L’alternativa sarebbe cambiare schema. Uscire dal mainstream, smetterla di chiedere scusa, uscire dalla logica che ha guidato tutti i leader di centrosinistra degli ultimi quindici anni: chiuderla con le primarie, con la religione del bipolarismo, con la mistica del nuovo e della società civile (quella di agopuntori come Scilipoti ed ex pm com Di Pietro, che proprio in questi giorni manifestava a Montecitorio con cartelli contro i “professionisti della politica”). Annunciare con chiarezza questa svolta e prepararsi, naturalmente, a una durissima controffensiva, con le solite accuse di chiusura autoreferenziale e restaurazione partitocratica. Giunti a questo punto, però, è forse un prezzo inevitabile, per uscire dal meccanismo che ha stritolato il centrosinistra e che rischia ora di distruggere anche il Pd. (il Foglio, 16 dicembre 2010)
Caro Cundari lei centra il problema ma individua gli ostacoli sbagliati. Il suo progetto di restaurazione di qualcosa che somigli a un partito per realizzarsi avrebbe bisogno di due elementi fondamentali che ogni istituzione che si rispetti possiede: divieti e ritualità. Non a caso l’unica istituzione ancora in piedi dopo 2000 anni è la chiesa cristiana che si basa ancora su divieti e riti ed era il vero modello di tutti i partiti comunisti e dei tradizionali partiti di massa. Del resto che cos’era il centralismo democratico se non il divieto di esplicitare in maniera rozza e confusionaria opinioni puramente personali che avrebbero potuto distruggere l’unità politica del partito? Cosa erano gli infiniti riti di quel partito, se non la volonta di santificare periodicamente (in maniera laica beninteso) ogni passaggio della vita politica interna?
Oggi è possibile tutto ciò? C’è qualcuno tra i “dirigenti” del PD che ha l’intelligenza di capire che il divieto di dire qualunque stronzata gli passa per la mente non è mettersi la musereuola ma semplicemente impedire conflitti interni dalla portata distruttiva?
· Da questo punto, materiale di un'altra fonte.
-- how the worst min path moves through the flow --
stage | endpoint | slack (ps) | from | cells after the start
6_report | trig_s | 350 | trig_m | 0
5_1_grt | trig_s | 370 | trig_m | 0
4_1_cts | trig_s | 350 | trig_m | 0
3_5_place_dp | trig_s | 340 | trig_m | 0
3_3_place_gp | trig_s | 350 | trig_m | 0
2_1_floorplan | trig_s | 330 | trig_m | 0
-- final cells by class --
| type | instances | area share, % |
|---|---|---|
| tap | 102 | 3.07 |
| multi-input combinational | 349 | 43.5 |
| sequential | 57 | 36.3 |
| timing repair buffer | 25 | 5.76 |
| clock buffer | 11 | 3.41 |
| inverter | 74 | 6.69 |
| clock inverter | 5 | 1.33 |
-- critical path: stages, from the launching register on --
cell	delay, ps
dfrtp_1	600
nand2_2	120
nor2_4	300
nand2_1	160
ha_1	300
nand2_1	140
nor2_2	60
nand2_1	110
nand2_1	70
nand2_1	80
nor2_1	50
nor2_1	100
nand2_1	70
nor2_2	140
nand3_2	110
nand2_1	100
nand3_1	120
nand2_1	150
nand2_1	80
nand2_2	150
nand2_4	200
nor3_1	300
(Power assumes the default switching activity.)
File: src/flat_wrapper.sv
// flat-port wrapper written by rule: the top's interface ports become plain ports
module lif_tdm_scheduler_flat 
#(
    parameter int         N_NEURONS = 4,
    parameter logic [7:0] THRESHOLD = 8'd230
)
  (clk, rst_n, bus_tick, bus_cur_valid, bus_cur_idx, bus_cur_data, bus_rd_idx, bus_busy, bus_done, bus_overrun, bus_cur_ready, bus_spike_valid, bus_spike_idx, bus_rd_state);
  lif_tdm_scheduler_if #(.N_NEURONS(N_NEURONS)) bus_i ();
  input  logic clk;
  input  logic rst_n;
  input wire logic [$bits(bus_i.tick)-1:0] bus_tick;
  input wire logic [$bits(bus_i.cur_valid)-1:0] bus_cur_valid;
  input wire logic [$bits(bus_i.cur_idx)-1:0] bus_cur_idx;
  input wire logic [$bits(bus_i.cur_data)-1:0] bus_cur_data;
  input wire logic [$bits(bus_i.rd_idx)-1:0] bus_rd_idx;
  output wire logic [$bits(bus_i.busy)-1:0] bus_busy;
  output wire logic [$bits(bus_i.done)-1:0] bus_done;
  output wire logic [$bits(bus_i.overrun)-1:0] bus_overrun;
  output wire logic [$bits(bus_i.cur_ready)-1:0] bus_cur_ready;
  output wire logic [$bits(bus_i.spike_valid)-1:0] bus_spike_valid;
  output wire logic [$bits(bus_i.spike_idx)-1:0] bus_spike_idx;
  output wire logic [$bits(bus_i.rd_state)-1:0] bus_rd_state;
  assign bus_i.tick = bus_tick;
  assign bus_i.cur_valid = bus_cur_valid;
  assign bus_i.cur_idx = bus_cur_idx;
  assign bus_i.cur_data = bus_cur_data;
  assign bus_i.rd_idx = bus_rd_idx;
  assign bus_busy = bus_i.busy;
  assign bus_done = bus_i.done;
  assign bus_overrun = bus_i.overrun;
  assign bus_cur_ready = bus_i.cur_ready;
  assign bus_spike_valid = bus_i.spike_valid;
  assign bus_spike_idx = bus_i.spike_idx;
  assign bus_rd_state = bus_i.rd_state;
  lif_tdm_scheduler #(.N_NEURONS(N_NEURONS), .THRESHOLD(THRESHOLD)) u_core (.clk(clk), .rst_n(rst_n), .bus(bus_i));
endmodule
File: config.mk
export PLATFORM = sky130hd
export DESIGN_NAME = lif_tdm_scheduler_flat
export DESIGN_NICKNAME = d
export VERILOG_FILES = /design/src/rtl/lif_tdm_scheduler_if.sv /design/src/rtl/lif_tdm_scheduler.sv /design/src/flat_wrapper.sv
export SDC_FILE = /design/constraint.sdc
export NUM_CORES = 1
export LEC_CHECK = 0
export BUFFER_PORTS_ARGS = -buffer_cell sky130_fd_sc_hd__buf_4
export CAP_MARGIN = 10
export CORE_AREA = 2 2 156 97
export CTS_CLUSTER_SIZE = 20
export DETAILED_ROUTE_END_ITERATION = 10
export DIE_AREA = 0 0 158 99
export PLACE_DENSITY = 0.57
export SYNTH_ARGS = -nofsm -noshare
export SYNTH_HDL_FRONTEND = slang
export SYNTH_SLANG_ARGS = --single-unit
export TNS_END_PERCENT = 30
File: constraint.sdc
create_clock -name clk -period 4 [get_ports clk]
set_input_delay 0.6 -clock clk [delete_from_list [all_inputs] [get_ports clk]]
set_output_delay 0.6 -clock clk [all_outputs]
set_load 0.005 [all_outputs]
C’è qualcuno che ha l’acume per capire che tutti quei riti a volte bizzarri su cui si fondavano i partiti di massa servivano a dare senso e identità alla vita politica interna ed esterna?
Dunque il problema non sono le primarie (che anzi potevano diventare il vero rito fondativo del Pd) o la società civile dei lettori di Repubblica (che in quanto a riti e divieti potrebbe fare scuola) ma l’insipienza politica di un gruppo dirigente (vecchio e nuovo per intenderci) che quando pensa ai problemi del proprio partito e del paese guarda dritto verso il proprio organo sessuale…
Cordiali saluti
Renè condivido in pieno la sua analisi.
Credo che la mancanza di regole condivise e precise abbia tolto il potere agli iscritti ed ai non iscritti di trovare un partito capace di avere un’opinione.
Gli steccati del Novecento qualcuno li chiamava prima che il Pd fosse effettivamente nato.
E la proposta di Latorre si rifiuta ancora di capire che il riunire entità politiche differenti senza un reale legame politico (la coalizione non può diventare partito!).
Un congresso fondativo si limita ad un incontro festoso.
Si dimentica spesso che ad unire le persone dentro un partito è il guardare tutti verso uno stesso obiettivo.
Di Pietro politicamente si “unisce” al Pd solo per l’altiberlusconismo.
Basta questo a giustificare un’altra fusione (a freddo a caldo a tiepido come più vi aggrada..)?